I've been struggling trying to see the logic on how the author of a book arrives at an expected value. For reference, the book in question is Machine Learning by Bishop, Page 443, equation (9.38) and (9.39).
A posterior distribution in the book is written as
$$ p(\mathbf{Z}| \mathbf{X}, \boldsymbol{\mu}, \boldsymbol{\pi}) \propto \prod_n{ \prod_k{ [\pi_k \mathcal{N}(\boldsymbol{x}_n | \boldsymbol{\mu}_k, \mathbf{\Sigma}_k)]^{z_{nk}} } } $$
where $\boldsymbol{z}$ has a 1-of-K binary representation in which a particular element $z_{k} \in \{0, 1\}$ and $\sum_k{z_k} = 1$, and $z_{nk}$ denotes the indicator for the $n$th point, $\{\boldsymbol{z}_n\}$ are independent, $\pi \in [0, 1]$, $\sum_k{\pi_k} = 1$, and $\mathcal{N}$ is the Gaussian distribution.
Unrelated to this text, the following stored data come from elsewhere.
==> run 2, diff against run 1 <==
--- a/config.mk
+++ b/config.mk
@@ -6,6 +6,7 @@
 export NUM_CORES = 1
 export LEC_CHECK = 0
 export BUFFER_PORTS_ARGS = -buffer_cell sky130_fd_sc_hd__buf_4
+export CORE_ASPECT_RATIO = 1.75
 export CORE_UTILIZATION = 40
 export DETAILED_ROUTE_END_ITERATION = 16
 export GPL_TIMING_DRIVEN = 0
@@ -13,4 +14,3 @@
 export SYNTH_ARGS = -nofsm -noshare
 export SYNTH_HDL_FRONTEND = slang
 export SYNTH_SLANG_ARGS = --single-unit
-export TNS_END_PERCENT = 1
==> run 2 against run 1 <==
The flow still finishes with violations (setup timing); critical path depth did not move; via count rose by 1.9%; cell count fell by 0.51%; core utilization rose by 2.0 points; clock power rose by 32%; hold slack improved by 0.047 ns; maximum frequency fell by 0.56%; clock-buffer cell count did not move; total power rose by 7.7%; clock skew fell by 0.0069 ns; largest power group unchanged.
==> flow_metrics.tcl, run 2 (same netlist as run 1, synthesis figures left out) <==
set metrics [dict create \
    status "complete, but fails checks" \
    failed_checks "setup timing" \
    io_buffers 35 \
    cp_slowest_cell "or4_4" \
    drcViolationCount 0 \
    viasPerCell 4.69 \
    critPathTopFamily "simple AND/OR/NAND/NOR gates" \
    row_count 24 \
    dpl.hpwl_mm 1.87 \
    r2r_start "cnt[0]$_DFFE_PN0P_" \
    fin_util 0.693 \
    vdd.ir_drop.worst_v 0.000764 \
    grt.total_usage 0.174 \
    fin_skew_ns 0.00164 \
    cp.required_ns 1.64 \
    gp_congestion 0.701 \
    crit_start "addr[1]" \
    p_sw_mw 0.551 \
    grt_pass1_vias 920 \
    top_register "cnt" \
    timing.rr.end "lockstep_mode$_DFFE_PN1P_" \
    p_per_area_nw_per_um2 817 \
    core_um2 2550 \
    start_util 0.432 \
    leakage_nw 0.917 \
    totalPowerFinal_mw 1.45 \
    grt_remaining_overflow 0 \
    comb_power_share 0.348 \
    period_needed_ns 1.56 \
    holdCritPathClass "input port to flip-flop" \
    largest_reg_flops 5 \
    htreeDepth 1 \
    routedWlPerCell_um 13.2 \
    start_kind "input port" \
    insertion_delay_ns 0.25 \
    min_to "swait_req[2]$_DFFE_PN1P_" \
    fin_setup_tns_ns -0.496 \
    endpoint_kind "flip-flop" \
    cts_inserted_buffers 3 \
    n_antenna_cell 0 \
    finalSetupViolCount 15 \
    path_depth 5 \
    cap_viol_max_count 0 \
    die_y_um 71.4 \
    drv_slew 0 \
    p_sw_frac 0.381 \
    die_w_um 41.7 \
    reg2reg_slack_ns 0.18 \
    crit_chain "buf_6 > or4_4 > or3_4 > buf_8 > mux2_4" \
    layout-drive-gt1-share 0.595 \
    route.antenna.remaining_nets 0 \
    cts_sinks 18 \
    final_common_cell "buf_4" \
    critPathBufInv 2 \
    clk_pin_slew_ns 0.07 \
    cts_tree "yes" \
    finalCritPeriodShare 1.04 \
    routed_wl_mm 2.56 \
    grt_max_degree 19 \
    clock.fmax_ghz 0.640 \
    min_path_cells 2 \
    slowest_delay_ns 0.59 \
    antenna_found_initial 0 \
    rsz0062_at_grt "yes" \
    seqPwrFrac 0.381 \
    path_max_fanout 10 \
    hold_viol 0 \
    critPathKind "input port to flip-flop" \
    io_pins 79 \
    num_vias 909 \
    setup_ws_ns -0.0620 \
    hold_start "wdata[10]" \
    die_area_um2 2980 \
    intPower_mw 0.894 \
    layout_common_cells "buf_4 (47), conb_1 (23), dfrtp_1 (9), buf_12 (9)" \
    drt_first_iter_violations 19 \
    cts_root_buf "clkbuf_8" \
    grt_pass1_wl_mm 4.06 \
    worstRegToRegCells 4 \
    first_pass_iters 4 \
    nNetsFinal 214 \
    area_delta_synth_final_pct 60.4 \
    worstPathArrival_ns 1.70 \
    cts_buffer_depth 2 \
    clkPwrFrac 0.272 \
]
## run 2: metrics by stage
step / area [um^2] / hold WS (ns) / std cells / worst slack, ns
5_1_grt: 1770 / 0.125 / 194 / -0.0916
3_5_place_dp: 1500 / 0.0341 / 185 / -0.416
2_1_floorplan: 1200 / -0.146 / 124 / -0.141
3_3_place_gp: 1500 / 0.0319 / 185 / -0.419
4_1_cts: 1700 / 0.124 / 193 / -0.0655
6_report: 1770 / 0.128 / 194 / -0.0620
Then the author states that
The expected value of the indicator variable $z_{nk}$ under this posterior distribution is then given by $$\mathbb{E}[z_{nk}] = \frac{ \sum_{\boldsymbol{z}_n}{ z_{nk} \prod_{k'}[\pi_{k'} \mathcal{N}(\boldsymbol{x}_n | \boldsymbol{\mu}_{k'}, \mathbf{\Sigma}_{k'})]^{z_{nk'}}} }{\sum_{\boldsymbol{z}_n}{ \prod_j [\pi_j \mathcal{N}(\boldsymbol{x}_n | \boldsymbol{\mu}_j, \mathbf{\Sigma}_j)]^{z_{nj}} } } = [\cdots] $$
I understand the denominator is the normalization term. But I am having a hard time figuring out as to how this equation comes about. More specifically, I'm trying to understand why both the numerator and the denominator are missing an extra $\prod_n{}$ term.